TASK DIRECTIONS »
Among the entries below, count the lines where the string "requires" occurs, and give only the number.

───── MATERIAL SUPPLIED

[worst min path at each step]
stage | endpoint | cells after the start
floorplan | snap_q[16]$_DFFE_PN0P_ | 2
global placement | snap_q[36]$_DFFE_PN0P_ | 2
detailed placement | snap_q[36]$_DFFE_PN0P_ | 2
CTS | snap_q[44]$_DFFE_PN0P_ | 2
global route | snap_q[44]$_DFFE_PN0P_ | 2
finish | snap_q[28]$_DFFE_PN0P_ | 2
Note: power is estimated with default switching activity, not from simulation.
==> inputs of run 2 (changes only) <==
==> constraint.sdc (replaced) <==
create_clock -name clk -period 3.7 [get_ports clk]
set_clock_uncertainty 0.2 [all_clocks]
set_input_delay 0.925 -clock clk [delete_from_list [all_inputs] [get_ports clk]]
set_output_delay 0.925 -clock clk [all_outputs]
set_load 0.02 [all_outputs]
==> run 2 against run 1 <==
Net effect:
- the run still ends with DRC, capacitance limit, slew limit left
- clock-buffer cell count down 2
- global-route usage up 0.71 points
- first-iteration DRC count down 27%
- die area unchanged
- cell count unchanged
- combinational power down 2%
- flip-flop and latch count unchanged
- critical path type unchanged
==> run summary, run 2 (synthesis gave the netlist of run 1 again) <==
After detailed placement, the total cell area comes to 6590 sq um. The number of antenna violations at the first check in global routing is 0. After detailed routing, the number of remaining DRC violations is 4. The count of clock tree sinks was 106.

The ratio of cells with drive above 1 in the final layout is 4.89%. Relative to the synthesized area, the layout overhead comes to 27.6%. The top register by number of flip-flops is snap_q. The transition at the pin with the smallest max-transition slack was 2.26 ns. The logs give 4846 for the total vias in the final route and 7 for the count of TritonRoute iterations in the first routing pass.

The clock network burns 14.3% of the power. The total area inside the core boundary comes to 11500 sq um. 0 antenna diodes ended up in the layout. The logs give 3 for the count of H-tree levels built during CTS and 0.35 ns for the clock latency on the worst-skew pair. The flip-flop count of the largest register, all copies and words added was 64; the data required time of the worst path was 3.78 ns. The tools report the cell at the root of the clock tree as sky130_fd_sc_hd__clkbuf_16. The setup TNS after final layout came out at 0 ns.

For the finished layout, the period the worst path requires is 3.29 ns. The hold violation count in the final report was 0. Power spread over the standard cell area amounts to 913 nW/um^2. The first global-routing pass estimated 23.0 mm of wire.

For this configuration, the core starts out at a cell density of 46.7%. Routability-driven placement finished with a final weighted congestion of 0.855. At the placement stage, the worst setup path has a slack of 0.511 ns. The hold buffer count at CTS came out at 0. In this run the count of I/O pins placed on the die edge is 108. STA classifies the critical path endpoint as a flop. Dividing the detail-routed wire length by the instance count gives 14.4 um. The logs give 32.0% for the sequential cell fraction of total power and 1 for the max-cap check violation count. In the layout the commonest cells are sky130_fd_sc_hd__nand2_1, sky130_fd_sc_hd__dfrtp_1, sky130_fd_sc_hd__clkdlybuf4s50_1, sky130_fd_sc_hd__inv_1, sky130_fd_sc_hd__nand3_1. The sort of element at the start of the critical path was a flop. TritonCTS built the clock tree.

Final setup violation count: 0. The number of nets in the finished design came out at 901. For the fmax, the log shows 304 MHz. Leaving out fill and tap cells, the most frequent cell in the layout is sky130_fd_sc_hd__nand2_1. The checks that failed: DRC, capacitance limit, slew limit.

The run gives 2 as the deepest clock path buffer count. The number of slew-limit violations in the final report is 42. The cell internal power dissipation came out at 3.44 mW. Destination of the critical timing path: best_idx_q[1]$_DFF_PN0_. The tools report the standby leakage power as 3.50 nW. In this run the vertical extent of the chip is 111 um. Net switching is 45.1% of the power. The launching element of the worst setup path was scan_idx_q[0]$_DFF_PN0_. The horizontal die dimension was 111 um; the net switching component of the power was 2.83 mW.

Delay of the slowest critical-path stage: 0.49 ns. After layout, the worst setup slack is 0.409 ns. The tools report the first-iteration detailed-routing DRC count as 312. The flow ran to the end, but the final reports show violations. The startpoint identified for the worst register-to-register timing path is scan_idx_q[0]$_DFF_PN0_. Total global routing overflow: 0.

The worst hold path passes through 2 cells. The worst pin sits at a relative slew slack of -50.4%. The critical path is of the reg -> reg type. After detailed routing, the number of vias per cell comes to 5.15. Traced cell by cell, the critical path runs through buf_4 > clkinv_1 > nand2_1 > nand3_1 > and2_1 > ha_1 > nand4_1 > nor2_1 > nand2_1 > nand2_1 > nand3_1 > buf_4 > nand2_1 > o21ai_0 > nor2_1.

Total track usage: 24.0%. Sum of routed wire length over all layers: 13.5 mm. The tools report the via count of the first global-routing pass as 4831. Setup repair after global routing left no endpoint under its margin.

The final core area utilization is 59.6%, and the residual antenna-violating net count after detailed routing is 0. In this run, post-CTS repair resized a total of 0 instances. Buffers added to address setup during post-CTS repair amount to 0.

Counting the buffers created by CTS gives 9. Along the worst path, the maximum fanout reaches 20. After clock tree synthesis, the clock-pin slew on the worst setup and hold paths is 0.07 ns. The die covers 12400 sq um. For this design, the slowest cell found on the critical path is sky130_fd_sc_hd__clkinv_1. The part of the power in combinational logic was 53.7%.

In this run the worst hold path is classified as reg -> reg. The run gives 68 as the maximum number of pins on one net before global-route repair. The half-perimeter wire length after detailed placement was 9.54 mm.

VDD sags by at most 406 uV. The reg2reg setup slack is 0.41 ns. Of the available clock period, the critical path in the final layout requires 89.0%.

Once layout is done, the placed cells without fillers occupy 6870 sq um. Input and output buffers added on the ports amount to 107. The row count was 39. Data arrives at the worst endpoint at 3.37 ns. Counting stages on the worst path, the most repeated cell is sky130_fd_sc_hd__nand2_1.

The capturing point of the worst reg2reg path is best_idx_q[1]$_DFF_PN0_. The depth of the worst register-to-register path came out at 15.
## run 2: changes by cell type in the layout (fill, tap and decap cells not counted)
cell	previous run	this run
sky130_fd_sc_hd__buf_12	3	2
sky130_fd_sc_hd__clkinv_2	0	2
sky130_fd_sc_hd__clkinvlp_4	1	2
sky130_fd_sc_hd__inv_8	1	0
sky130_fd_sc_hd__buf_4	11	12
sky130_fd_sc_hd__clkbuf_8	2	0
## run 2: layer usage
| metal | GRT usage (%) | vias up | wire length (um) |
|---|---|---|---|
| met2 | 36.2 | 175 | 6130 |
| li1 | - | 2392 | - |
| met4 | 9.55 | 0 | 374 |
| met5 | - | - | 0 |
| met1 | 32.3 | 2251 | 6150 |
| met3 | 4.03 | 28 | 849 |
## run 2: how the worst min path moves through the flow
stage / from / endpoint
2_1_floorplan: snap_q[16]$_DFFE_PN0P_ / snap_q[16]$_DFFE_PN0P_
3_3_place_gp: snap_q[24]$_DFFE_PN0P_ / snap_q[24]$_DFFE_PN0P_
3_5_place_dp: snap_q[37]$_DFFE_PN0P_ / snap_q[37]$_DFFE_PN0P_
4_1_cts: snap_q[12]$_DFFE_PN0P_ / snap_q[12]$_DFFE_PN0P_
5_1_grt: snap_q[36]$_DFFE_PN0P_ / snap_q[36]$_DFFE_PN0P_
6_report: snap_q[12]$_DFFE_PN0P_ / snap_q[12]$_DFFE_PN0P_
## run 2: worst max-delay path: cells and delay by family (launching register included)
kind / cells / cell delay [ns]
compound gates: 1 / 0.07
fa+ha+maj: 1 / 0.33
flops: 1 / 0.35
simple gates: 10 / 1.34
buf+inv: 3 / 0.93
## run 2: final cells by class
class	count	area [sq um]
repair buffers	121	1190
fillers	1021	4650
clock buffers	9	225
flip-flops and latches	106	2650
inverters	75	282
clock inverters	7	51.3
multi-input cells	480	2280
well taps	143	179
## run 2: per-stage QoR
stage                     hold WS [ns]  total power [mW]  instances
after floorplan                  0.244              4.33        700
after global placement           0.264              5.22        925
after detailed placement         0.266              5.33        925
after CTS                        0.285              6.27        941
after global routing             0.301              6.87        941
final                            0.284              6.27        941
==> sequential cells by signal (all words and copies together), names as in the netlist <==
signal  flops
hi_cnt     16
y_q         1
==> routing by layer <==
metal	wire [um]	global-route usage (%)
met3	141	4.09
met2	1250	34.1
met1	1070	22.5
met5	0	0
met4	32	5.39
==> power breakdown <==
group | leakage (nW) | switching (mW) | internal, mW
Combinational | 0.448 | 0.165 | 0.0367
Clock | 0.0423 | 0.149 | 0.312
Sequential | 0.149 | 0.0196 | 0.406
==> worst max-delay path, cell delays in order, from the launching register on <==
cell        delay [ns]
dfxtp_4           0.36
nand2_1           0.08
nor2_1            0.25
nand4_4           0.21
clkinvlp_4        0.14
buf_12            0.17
<file path="src/rtl/multicycle_control.sv">
// rtl/multicycle_control.sv - Moore sequencer and ALU decoder for the multicycle RISC-V datapath
module multicycle_control (
  input  logic       clk,
  input  logic       rst,
  input  logic [6:0] op,
  input  logic [2:0] funct3,
  input  logic       funct7b5,
  input  logic       zero,
  output logic       pc_write,
  output logic       adr_src,
  output logic       mem_write,
  output logic       ir_write,
  output logic [1:0] result_src,
  output logic [1:0] alu_src_a,
  output logic [1:0] alu_src_b,
  output logic [2:0] alu_control,
  output logic       reg_write,
  output logic [3:0] state
);

  typedef enum logic [3:0] {
    S_FETCH    = 4'd0,
    S_DECODE   = 4'd1,
    S_MEMADR   = 4'd2,
    S_MEMREAD  = 4'd3,
    S_MEMWB    = 4'd4,
    S_MEMWRITE = 4'd5,
    S_EXECUTER = 4'd6,
    S_EXECUTEI = 4'd7,
    S_ALUWB    = 4'd8,
    S_BEQ      = 4'd9,
    S_JAL      = 4'd10
  } state_t;

  localparam logic [6:0] OP_LW   = 7'b0000011;
  localparam logic [6:0] OP_SW   = 7'b0100011;
  localparam logic [6:0] OP_R    = 7'b0110011;
  localparam logic [6:0] OP_I    = 7'b0010011;
  localparam logic [6:0] OP_BEQ  = 7'b1100011;
  localparam logic [6:0] OP_JAL  = 7'b1101111;

  state_t     state_q;
  state_t     state_d;
  state_t     cur;
  logic [1:0] alu_op;
  logic       pc_update;
  logic       branch;
  logic       ir_write_s;
  logic       mem_write_s;
  logic       reg_write_s;

  always_ff @(posedge clk) begin
    if (!rst) state_q <= S_FETCH;
    else      state_q <= state_d;
  end

  // While reset is held the outputs already look like FETCH, minus the write enables.
  assign cur   = rst ? state_q : S_FETCH;
  assign state = cur;

  always_comb begin
    state_d = S_FETCH;
    case (state_q)
      S_FETCH:  state_d = S_DECODE;
      S_DECODE: begin
        case (op)
          OP_LW, OP_SW: state_d = S_MEMADR;
          OP_R:         state_d = S_EXECUTER;
          OP_I:         state_d = S_EXECUTEI;
          OP_BEQ:       state_d = S_BEQ;
          OP_JAL:       state_d = S_JAL;
          default:      state_d = S_FETCH;
        endcase
      end
      S_MEMADR:   state_d = (op == OP_LW) ? S_MEMREAD : S_MEMWRITE;
      S_MEMREAD:  state_d = S_MEMWB;
      S_EXECUTER: state_d = S_ALUWB;
      S_EXECUTEI: state_d = S_ALUWB;
      S_JAL:      state_d = S_ALUWB;
      default:    state_d = S_FETCH;
    endcase
  end

  always_comb begin
    adr_src     = 1'b0;
    ir_write_s  = 1'b0;
    mem_write_s = 1'b0;
    reg_write_s = 1'b0;
    result_src  = 2'b00;
    alu_src_a   = 2'b00;
    alu_src_b   = 2'b00;
    alu_op      = 2'b00;
    pc_update   = 1'b0;
    branch      = 1'b0;
    case (cur)
      S_FETCH: begin
        ir_write_s = 1'b1;
        alu_src_b  = 2'b10;
        result_src = 2'b10;
        pc_update  = 1'b1;
      end
      S_DECODE: begin
        alu_src_a = 2'b01;
        alu_src_b = 2'b01;
      end
      S_MEMADR: begin
        alu_src_a = 2'b10;
        alu_src_b = 2'b01;
      end
      S_MEMREAD: adr_src = 1'b1;
      S_MEMWB: begin
        result_src  = 2'b01;
        reg_write_s = 1'b1;
      end
      S_MEMWRITE: begin
        adr_src     = 1'b1;
        mem_write_s = 1'b1;
      end
      S_EXECUTER: begin
        alu_src_a = 2'b10;
        alu_op    = 2'b10;
      end
      S_EXECUTEI: begin
        alu_src_a = 2'b10;
        alu_src_b = 2'b01;
        alu_op    = 2'b10;
      end
      S_ALUWB: reg_write_s = 1'b1;
      S_BEQ: begin
        alu_src_a = 2'b10;
        alu_op    = 2'b01;
        branch    = 1'b1;
      end
      S_JAL: begin
        alu_src_a = 2'b01;
        alu_src_b = 2'b10;
        pc_update = 1'b1;
      end
      default: ;
    endcase
  end

  assign pc_write  = rst & (pc_update | (branch & zero));
  assign ir_write  = rst & ir_write_s;
  assign mem_write = rst & mem_write_s;
  assign reg_write = rst & reg_write_s;

  always_comb begin
    alu_control = 3'b000;
    case (alu_op)
      2'b01: alu_control = 3'b001;
      2'b10: begin
        case (funct3)
          3'b000:  alu_control = (op[5] & funct7b5) ? 3'b001 : 3'b000;
          3'b010:  alu_control = 3'b101;
          3'b110:  alu_control = 3'b011;
          3'b111:  alu_control = 3'b010;
          default: alu_control = 3'b000;
        endcase
      end
      default: alu_control = 3'b000;
    endcase
  end

endmodule

</file>
<file path="config.mk">
export PLATFORM = sky130hd
export DESIGN_NAME = multicycle_control
export DESIGN_NICKNAME = d
export VERILOG_FILES = /design/src/rtl/multicycle_control.sv
export SDC_FILE = /design/constraint.sdc
export NUM_CORES = 1
export LEC_CHECK = 0
export CAP_MARGIN = 10
export CORE_MARGIN = 2
export CORE_UTILIZATION = 41
export DETAILED_ROUTE_END_ITERATION = 6
export GPL_TIMING_DRIVEN = 0
export PLACE_DENSITY = 0.93
export SLEW_MARGIN = 20
export SYNTH_ARGS = -nofsm -noshare
export SYNTH_HDL_FRONTEND = slang
export SYNTH_SLANG_ARGS = --single-unit
</file>
<file path="constraint.sdc">
create_clock -name clk -period 3.8 [get_ports clk]
set_input_delay 0.57 -clock clk [delete_from_list [all_inputs] [get_ports clk]]
set_output_delay 0.57 -clock clk [all_outputs]
set_load 0.005 [all_outputs]
</file>
# == Yosys cells after proc, flatten, opt, wreduce, memory -nomap -nowiden ==
# Cells that the tools add are included.
# word_totals
ff_bits,4
inputBits,14
out_inout_bits,18
wordCells,64
# op_classes
eq_ne,27
muxes,17
bitwise,7
reduce_logical,12
# ops
op,n
case mux 4 bit (5 select lines),2
equality test 4 x 3 -> 1 bit (second input constant),6
equality test 4 x 2 -> 1 bit (second input constant),4
equality test 4 bit (second input constant),4
case mux 2 bit (2 select lines),4
equality test 7 x 6 -> 1 bit (second input constant),2
equality test 7 bit (second input constant),2
case mux 3 bit (4 select lines),1
OR reduction 2 bit,6
equality test 4 x 1 -> 1 bit (second input constant),2
zero test 4 bit,2
equality test 7 x 2 -> 1 bit (second input constant),1
equality test 7 x 5 -> 1 bit (second input constant),1
two-way mux 1 bit,7
bitwise AND 1 bit,6
equality test 3 bit (second input constant),2
case mux 3 bit (2 select lines),1
OR reduction 3 bit,2
two-way mux 4 bit,1
OR reduction 4 bit,1
equality test 3 x 2 -> 1 bit (second input constant),1
zero test 3 bit,1
two-way mux 3 bit,1
equality test 2 x 1 -> 1 bit (second input constant),1
other kinds (2),2

# == Longest topological paths before layout ==
# Gate-level depths: netlist (run 1).
# depth
word_depth,6
ltp_mapped,8
mapped_depth_nobuf,7

# == Least setup slack after synthesis (run 1) ==
# OpenSTA, ideal clock, no wires.
# synth_path
kind,flip-flop to output port
startpoint,register state_q[0]
endpoint,output port alu_control[2]
t_arrival_ns,1.610
required_time_ns,3.230
slack_ns,1.620
path_stages_with_launch,7
path_buffers,1
cell_sequence,dfxtp_1 clkbuf_1 nand2_1 inv_1 nand3_1 ha_1 nor4_1
# synth_between
elab_chain_cells,6
elab_cells_between_ends,9
classes_between,eq/ne: 5; mux: 3; reduce/logical: 1
# synth_lines
element,line_no,source
from (decl),42,state_t state_q;
from (signal assigned),54,else state_q <= state_d;
two-way mux 4 bit (*),58,assign cur = rst ? state_q : S_FETCH;
via state[0],18,output logic [3:0] state
equality test 4 x 3 -> 1 bit,95,case (cur)
OR reduction 2 bit (no line),-,
case mux 2 bit (2 select lines) (*),95,
equality test 2 bit or equality test 2 x 1 -> 1 bit (tied branches),150,case (alu_op)
case mux 3 bit (2 select lines) (*),150,
to (decl),16,"output logic [2:0] alu_control,"
# Mark *: on every way through the listed nets, which the timed path passes. The rest lies on a longest branch.

# == Worst setup path after layout (run 1) ==
# layout_path
startpoint,register state_q[0]
endpoint,output port alu_control[2]
# layout_between
elab_chain_cells,6
elab_cells_between_ends,9
classes_between,eq/ne: 5; mux: 3; reduce/logical: 1
# layout_lines
element,line_no
two-way mux 4 bit (*),58
equality test 4 x 3 -> 1 bit,95
OR reduction 2 bit (no line),-
case mux 2 bit (2 select lines) (*),95
equality test 2 bit or equality test 2 x 1 -> 1 bit (tied branches),150
case mux 3 bit (2 select lines) (*),150
# Every way passes the cells marked *; elsewhere a longest branch is shown, timed or not.

==> results by group, run 1 <==
Clocking
  – Clock insertion delay at the later pin of the skew report: about 0.25 ns
  – Max Buffers Root-to-Sink: 2
  – Worst-path clk slew: 0.04 ns
  – Clock tree from TritonCTS: done
  – Post-CTS repair timing setup buffer count: 0
  – Clock tree sinks: 4
  – Number of clock buffers inserted by TritonCTS: 3
  – Hold-fix buffers, CTS: 0
  – H-tree levels: 1
  – Clock tree root buffer cell: clkbuf_4
  – Resized cells post-CTS: 0

Placed design
  – Number of input and output port buffers inserted: 31
  – Routability congestion estimate from global placement: 0.821
  – Post-Place Cells: roughly 130
  – Area post-placement: between 900 and 1000 sq um
  – Detailed placement HPWL: between 1000 and 1500 microns

Yosys
  – Post-synth top cells: nand2_1, clkbuf_1, inv_1, nor2b_1
  – Syn_nets: 98
  – Most frequent cell after synthesis: nand2_1
  – Multiplexer share of the synthesized area: 0%
  – Share of the synthesized area in the top cell type: a little over an eighth
  – Number of distinct standard cells referenced by the synthesized netlist: 37
  – Synthesized instance count: 82
  – Count of synthesis-stage warnings from yosys: 0
  – Post-synthesis register bit count: 4
  – Primary FF master, synth: dfxtp_1
  – Number of flops mapped to enable cells by yosys: 0
  – Compound-cell area share of the yosys netlist: about 23%
  – Area fraction in and, or, nand and nor cells after synthesis: between 40% and 50%
  – Cell types with the largest area share after synthesis: dfxtp_1, and3b_1, xnor2_1
  – Async SR Flop Fraction: 0%
  – Seq/Total Area, Yosys: 13.0%
  – Combinational family with the most area after synthesis: simple AND/OR/NAND/NOR gates
  – Synth Area in XOR/XNOR: under 10%
  – Post-synthesis instance area: roughly 620 sq um
  – Mean instance size in the synthesized netlist: around 7.5 sq um
  – Synth Area in Adders: between 4 and 5%
  – Top cell type by total area after synthesis: dfxtp_1

Layout
  – Flip-flop count of the largest register, all copies and words added: 4
  – Register bank with the most flops: state_q
  – Final design instance area without fill: just under 1000 sq um
  – Number of diodes: 0
  – Final Net Count: roughly 130
  – Ratio of cells with drive above 1 in the final layout: about 7%
  – Flip-flop and latch area: roughly 80 sq um
  – Footprint of the multi-input gates: 490 sq um
  – Area overhead of the layout relative to synthesis: 57.1%
  – Total of fill cells in the finished design: 117
  – Number of standard cells in the final layout excluding fillers: around 130
  – Largest registers ranked by flip-flop count: state_q: 4 flops
  – Post-layout utilization of the core: between 70% and 80%

Flow run
  – Max Cap Violations: 0

STA
  – Fmax achieved: roughly 310 MHz
  – Transition time at the pin with the least slew margin: ~0.45 ns
  – Headroom to the max-slew limit: between 60% and 70%
  – Hold Violations, Final: 0
  – Accumulated negative setup slack: 0 ns
  – Fin Clk Skew: 0.00555 ns
  – Max-slew violations: 0
  – Shortest clock period the worst path allows after layout: 3.24 ns
  – RSZ-0062 raised after global routing: false
  – Fin crit share: around 85%
  – Final Setup Violations: 0

Worst setup path
  – Crit-path max FO: 10
  – Cell type of the slowest stage on the worst timing path: clkdlybuf4s50_1
  – Classification of the worst setup path: flop to output port
  – Critical Path AT: 2.67 ns
  – Worst setup SP type: flop
  – Highest cell delay on the worst timing path: ~0.54 ns
  – Crit path capture type: output port
  – Cell breakdown of the critical path: clkbuf_1, nand2_1, inv_1, nand3_1, ha_1, nor4_1, clkdlybuf4s50_1
  – Logic depth of the worst register-to-register path: 3
  – Data required time at the worst endpoint: ~3.2 ns

Global routing
  – Wire length of the first global-routing pass: around 3200 microns
  – GR Layer Usage met2: approximately 43%
  – Global routing met1 resource utilization: 25.6%
  – Global route overflow: 0
  – Top Usage Layer GRT: met2
  – Pin count of the biggest net entering global routing: 11
  – Number of antenna violations at the first check in global routing: 0
  – Overall track demand over capacity in global routing: between 20% and 30%
  – Met3 routing resource usage after global routing: ~8.5%
  – Via count of the first global-routing pass: approximately 750

Floorplan
  – Row count: 13
  – Placeable core region: about 1400 sq um
  – Initial standard-cell utilization of the core: between 40% and 50%
  – Die height: approximately 43 microns
  – I/O pin cnt: 32
  – Area of the die: around 1800 sq um
  – Horizontal extent of the die: ~43 microns

Power
  – Worst-case vdd ir drop: approximately 0.15 mV
  – Seq pwr share: 30.0%
  – Sw frac: roughly 29%
  – Power density normalized to cell area: ~160 nW/um^2
  – Switching Power: between 40 and 50 uW
  – Leakage dissipation: roughly 0.34 nW
  – Gate power share: between 30% and 40%
  – Clock power share: 37.6%
  – Pint: ~110 uW

Routing
  – Via count: roughly 760
  – Routed Wire Length: roughly 1900 microns
  – Count of unresolved DRC violations after routing: 0
  – Detailed-router iteration count before antenna repair: 4
  – Routed wire length per instance: 14.3 microns
  – Number of violations reported at the end of detailed-routing iteration 0: 18
  – Drt via density: a little under 6
  – Remaining antenna violation count: 0

Worst hold path
  – Kind of path behind the tightest hold check: flop to flop
  – Hold path depth: 2

Outcome
  – Run status: completed
metal layers:
metal  wire, microns  vias to the layer above  part of all wire (%)
met5               0                        -                     0
met4               7                        0                  0.37
met3             146                        3                   7.8
met2             987                       27                    53
met1             738                      361                    39
li1                -                      373                     -
critical path: cells and delay by family (launching register included):
family | cells | cell delay, ns
and+or+nand+nor | 3 | 0.49
DFF | 1 | 0.48
adders and majority gates | 1 | 0.36
buffers and inverters | 3 | 1.08
final cells by class:
cell class              instances  share of cell area, %
multi-input cells              67                   50.7
repair buffers                 31                   32.1
flip-flops and latches          4                   8.28
plain buffers                   6                   2.72
clock buffers                   3                   2.33
inverters                       5                   1.94
well taps                      15                   1.94
cells by family after synthesis:
family,count (synthesis)
AND/OR/NAND/NOR,45
flip-flops,4
adder cells (fa/ha/maj),2
buffers and inverters,11
XOR/XNOR,4
AO/OA/AOI/OAI,16
cells in the final DEF (no fill, tap or decap), types with 3 or more instances in the layout:
| cell type | Yosys | routed |
|---|---|---|
| and2_1 | 4 | 4 |
| and3b_1 | 4 | 4 |
| clkbuf_1 | 5 | 5 |
| clkbuf_4 | 0 | 3 |
| clkdlybuf4s50_1 | 0 | 31 |
| dfxtp_1 | 4 | 4 |
| inv_1 | 5 | 5 |
| nand2_1 | 6 | 6 |
| nor2_1 | 4 | 4 |
| nor2b_1 | 5 | 5 |
| nor3b_1 | 4 | 4 |
| o21ai_0 | 4 | 4 |
| xnor2_1 | 4 | 4 |
power by group through the flow:
stage                     logic, mW  registers (mW)  clock network [mW]
after global routing         0.0527          0.0452              0.0603
after floorplan              0.0186          0.0451                   0
after CTS                    0.0488          0.0450              0.0580
after detailed placement     0.0484          0.0457                   0
after global placement       0.0470          0.0456                   0
final                        0.0489          0.0452              0.0566
metrics by stage:
stage	setup slack, ns	power (mW)	hold slack (ns)
finish	0.563	0.151	0.680
floorplan	1.62	0.0637	0.573
global route	0.349	0.158	0.686
detailed placement	0.640	0.0941	0.653
global placement	0.688	0.0926	0.636
CTS	0.602	0.152	0.654
final timing paths:
| path | start | to | slack [ns] |
|---|---|---|---|
| max | state_q[0]$_SDFF_PN0_ | alu_control[2] | 0.56 |
| min | state_q[0]$_SDFF_PN0_ | state_q[3]$_SDFF_PN0_ | 0.68 |
| max reg2reg | state_q[0]$_SDFF_PN0_ | state_q[1]$_SDFF_PN0_ | 2.23 |
| min reg2reg | state_q[0]$_SDFF_PN0_ | state_q[3]$_SDFF_PN0_ | 0.68 |
(Power assumes the default switching activity.)
==> run 2, diff against run 1 <==
--- a/config.mk
+++ b/config.mk
@@ -6,11 +6,11 @@
 export NUM_CORES = 1
 export LEC_CHECK = 0
 export CAP_MARGIN = 10
-export CORE_MARGIN = 2
-export CORE_UTILIZATION = 41
+export CORE_AREA = 2 2 39 41
 export DETAILED_ROUTE_END_ITERATION = 6
-export GPL_TIMING_DRIVEN = 0
-export PLACE_DENSITY = 0.93
+export DIE_AREA = 0 0 41 43
+export DONT_BUFFER_PORTS = 1
+export PLACE_DENSITY = 0.71
 export SLEW_MARGIN = 20
 export SYNTH_ARGS = -nofsm -noshare
 export SYNTH_HDL_FRONTEND = slang
==> run 2 against run 1 <==
  * Largest power group unchanged
  * Flip-flop and latch count unchanged
  * Non-clock buffer count shrank 37
  * Sequential power increased by 4%
  * Clock skew grew 0.00066 ns
  * Global-route usage fell by 5.7 points
  * Critical path depth shrank 2
  * Combinational power decreased by 65%
  * Via count down 22%
  * Count of clock-buffer cells in the layout stayed put
  * Die area decreased by 3.5%
  * Hold slack got worse by 0.21 ns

──────────

TASK SOLUTION »
2